その31 月下の逢瀬
僕達はどうにか夕食前に名も無き町へと到着していた。
ちなみに名も無き町はラーンスカーの町というらしい。そういやそんな名前だったっけ。
着陸した僕をメイド少女カーチャが出迎えた。
そういえば時間が無かったのでコノ村には寄れなかったけど、後日、突然チェルヌィフの船が現れたらみんな驚かないだろうか?
タイミング的にまだ僕達は、王都の即位式から戻れていないんじゃないかと思うけど。
・・・きっと大丈夫。代官のオットーが上手い具合にやってくれるに違いない。
元宰相のユリウスさんだっているんだし、多分問題無いよね。
久しぶりの遠出を終えて、ティトゥは随分とご機嫌だった。
この数日のふさぎ込みようがウソみたいに晴れやかな顔をしている。
お転婆なティトゥ(失礼)は、一日中周囲の視線を浴びながら、貴婦人然とした振る舞いをしなければならない生活がよっぽど窮屈だったんだろう。
分かるよ。君って普段、だらしない生活をしているからね。
『――ハヤテ。何か言いたい事でもあるんですの?』
「いや。別に。あ、ホラ、ファル子が逃げ出そうとしているよ」
ティトゥにジロリと睨まれて、僕は慌てて誤魔化した。
ちなみに脱走しようとしていたファル子は、カーチャによって無事に確保されていた。
『・・・何だか誤魔化された気がするけど、まあいいですわ』
終始上機嫌なティトゥは、僕を追及する事は無かった。
カーチャの隣ではティトゥの妹夫婦が手を取り合っている。
『クリミラ。中々戻らないから心配したぞ』
『ごめんなさい。少し遠出を――あれを少しって言ってもいいのかしら? ええと、後で詳しく話すわ。多分、一度話したくらいでは信じてもらえないと思うけど』
『? ああ、分かった』
元気いっぱいのティトゥに対し、妹のクリミラはすっかり疲れ果てている様子だ。
ランピーニ聖国までの長いフライトが堪えたのかもしれない。
やっぱりコノ村で待っていてもらえば良かったかな。
ティトゥ達はメイドの案内で屋敷に入って行った。直ぐに食事の支度が出来るそうである。
こうしてこの日は終了した。随分と寄り道をしてしまったけど、結果としてティトゥも元気を取り戻したし、ナカジマ領の問題も解決の糸口が掴めたという事で、無駄足じゃなかったんじゃないかな。
日が落ちて屋敷の庭に夜の帳が降りた。
屋敷の池でカエルの合唱が始まった。そういえば転生してからセミの鳴き声を聞いた事がないんだけど、この国にはセミがいないんだろうか?

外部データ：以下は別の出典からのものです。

From an optimization exercise on the open Yosys and OpenROAD flow, aimed at small area; shortcuts taken in it are not production practice.
The RTL was checked by simulation tests, not by an equivalence proof against the original design.
No activity file was given, so power comes from the tool's default toggle rates.

Setup of pine:
==> flow/design.v <==
module apb_mem_bit (
    input  logic q,
    input  logic w_n,
    input  logic x,
    output logic d
);
    assign d = ~((x | w_n) & q);
endmodule
module apb_mem_en (
    input  logic a,
    input  logic d,
    output logic en_n
);
    assign en_n = ~(a & d);
endmodule
module apb_mem_rsel (
    input  logic s,
    input  logic d,
    input  logic v,
    output logic y
);
    assign y = s & d & v;
endmodule
module apb_mem_xd (
    input  logic [31:0] wdata_n,
    input  logic        phase,
    output logic [31:0] y
);
    assign y = ~(wdata_n ^ {32{phase}});
endmodule
module apb_mem_x (
    input  logic y,
    input  logic pend,
    output logic x
);
    assign x = y & pend;
endmodule
module apb_rd_aoi222 (
    input  logic [2:0] q,
    input  logic [2:0] s,
    output logic       y_n
);
    assign y_n = ~|(q & s);
endmodule
From an optimization exercise on the open Yosys and OpenROAD flow, aimed at small area; shortcuts taken in it are not production practice.
The RTL was checked by simulation tests, not by an equivalence proof against the original design.
Power figures rest on the tool's default switching activity, not on a simulated workload. The flow treats the clock pin as an ideal source, which a real chip does not have.

File: flow/design.v
package csa_pkg;
	localparam int PKT_BYTES = 188;
	localparam int CW_BYTES = 9;
	localparam int SCRAMBLE_HDR_IDX = 3;
	typedef logic [7:0] byte_t;
	typedef logic [1:0] scram_ctrl_t;
	typedef union packed
	{
		byte_t raw;
		struct packed
		{
			scram_ctrl_t sc;
			logic [1:0] afc;
			logic [3:0] cc;
		} f;
	} ts_hdr3_u;
endpackage
module cw_ctrl_reg
#(
	parameter int CW_BYTES = csa_pkg::CW_BYTES
)
(
	input logic clk,
	input logic rst,
	input logic cw_valid,
	input csa_pkg::byte_t cw_byte,
	output logic cw_first,
	output csa_pkg::scram_ctrl_t scram_ctrl
);
	localparam int CW_AW = $clog2(CW_BYTES);
	logic [CW_AW-1:0] cw_idx;
	assign cw_first = cw_valid && (cw_idx == '0);
	always_ff @(posedge clk)
	begin
		if (rst)
		begin
			cw_idx <= '0;
		end
		else if (cw_valid)
		begin
			if (cw_idx == CW_AW'(CW_BYTES - 1))
				cw_idx <= '0;
			else
				cw_idx <= cw_idx + 1'b1;
		end
	end
	always_ff @(posedge clk)
	begin
		if (rst)
			scram_ctrl <= '0;
		else if (cw_first)
			scram_ctrl <= {cw_byte[1], cw_byte[1] & cw_byte[0]};
	end
endmodule
module ts_pkt_buffer
#(
	parameter int PKT_BYTES = csa_pkg::PKT_BYTES
)
(
	input logic clk,
	input logic shift,
	input csa_pkg::byte_t ts_byte,
	input logic sc_load,
	input csa_pkg::scram_ctrl_t sc,
	output csa_pkg::byte_t head
);
	csa_pkg::byte_t sr [PKT_BYTES];
	always_ff @(posedge clk)
	begin
		if (shift)
		begin
			sr[0] <= ts_byte;
			for (int i = 1; i < PKT_BYTES - 1; i++)
				sr[i] <= sr[i-1];
			sr[PKT_BYTES-1][5:0] <= sr[PKT_BYTES-2][5:0];
			sr[PKT_BYTES-1][7:6] <= sc_load ? sc : sr[PKT_BYTES-2][7:6];
		end
	end
	assign head = sr[PKT_BYTES-1];
endmodule
This is an optimization exercise on Yosys and OpenROAD, whose aim is small area, a short achievable clock period and few clock cycles per item, not a production implementation. Where RTL was checked, it was by simulation tests only, not by an equivalence proof against the original. The RTL of runs 1 and 2 was laid out without a check of its function.

### design/flow/config.mk
export PLATFORM = sky130hd
export DESIGN_NAME = mult_div_unit
export DESIGN_NICKNAME = mult_div_unit
export VERILOG_FILES = /design/flow/design.v
export SDC_FILE = /design/flow/constraint.sdc
export NUM_CORES = 4
export LEC_CHECK = 0
export CAP_MARGIN = 20
export CORE_MARGIN = 2
export CORE_UTILIZATION = 40
export SETUP_SLACK_MARGIN = 5
export SLEW_MARGIN = 20
export TNS_END_PERCENT = 100
### design/flow/constraint.sdc
create_clock -name core_clock -period 11.0 [get_ports {clk}]
set_input_delay 2.2000 -clock core_clock [delete_from_list [all_inputs] [get_ports {clk}]]
set_output_delay 2.2000 -clock core_clock [all_outputs]
set_load 0.01 [all_outputs]
### design/flow/design.v
package md_pkg;
   localparam int MD_WIDTH = 32;
   localparam logic [1:0] NO_MULT_DIV = 2'b00;
   localparam logic [1:0] MULT        = 2'b01;
   localparam logic [1:0] DIV         = 2'b10;
   typedef enum logic [1:0] {
      ST_IDLE = 2'b00,
      ST_MUL  = 2'b01,
      ST_DIV  = 2'b10,
      ST_FIX  = 2'b11
   } md_state_e;
endpackage
module md_lzc #(
   parameter int WIDTH = 32,
   parameter int CW    = $clog2(WIDTH)
) (
   input  logic [WIDTH-1:0] val_i,
   output logic [CW-1:0]    cnt_o,
   output logic             zero_o
);
   if (WIDTH == 2) begin : g_leaf
      assign zero_o   = ~(val_i[1] | val_i[0]);
      assign cnt_o[0] = ~val_i[1];
   end else begin : g_node
      logic [CW-2:0] cnt_h, cnt_l;
      logic          zero_h, zero_l;
      md_lzc #(.WIDTH(WIDTH / 2)) u_h (
         .val_i  (val_i[WIDTH-1:WIDTH/2]),
         .cnt_o  (cnt_h),
         .zero_o (zero_h)
      );
      md_lzc #(.WIDTH(WIDTH / 2)) u_l (
         .val_i  (val_i[WIDTH/2-1:0]),
         .cnt_o  (cnt_l),
         .zero_o (zero_l)
      );
      assign zero_o = zero_h & zero_l;
      assign cnt_o  = zero_h ? {1'b1, cnt_l} : {1'b0, cnt_h};
   end
endmodule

確かセミは元々熱帯の生き物だから、ヨーロッパでも、緯度の高いフランスやイギリスにはいないんじゃなかったっけ。
ちなみに僕が子供の頃、セミは成虫になったら一週間で死ぬ、とか言われていた。だけど、研究が進んだ今では、一ヶ月程度は生きると考えられているそうだ。
それでも長生きって訳じゃないけど、思っていたよりは儚い生き物じゃないらしい。
そんな事を考えながらいつものように暇を持て余していると、屋敷の窓が開いてピンク髪のゆるふわヘアーの少女が現れた。
『ハヤテ。少しお話をしてもいいかしら?』
ティトゥはそう言うと、夜空の月を見上げた。
屋敷に戻ったティトゥ達は、王都騎士団のビルだったかボブだったかから、随分と泣きつかれたそうだ。
『ドラゴンに乗って屋敷を離れるなら、今後は事前に我々に相談してからにして下さい!』
警備担当の彼らにとってみれば、突然僕達がいなくなるのは困るのだろう。
これに関しては完全に僕達が悪い。ティトゥもここは大人しく頷いたそうだ。
『今度どこかに行く時には、あなたに言ってから行きますわ』
『――出来ればどこにも行かないで下さい』
僕は王都騎士団所属でもないし、ティトゥは小上士とはいえ領地持ちの貴族のご当主様だ。
ビルだかボブだかも、これ以上ティトゥに強くは言えなかったらしい。
『その分、長々と訴えられてしまいましたわ』
話題にしたことで思い出してしまったのだろう。ティトゥはうんざりした顔になった。
まあ、今回は僕達の方が悪いし、素直に彼の愚痴を聞いてあげなよ。君の愚痴は僕が聞いてあげるからさ。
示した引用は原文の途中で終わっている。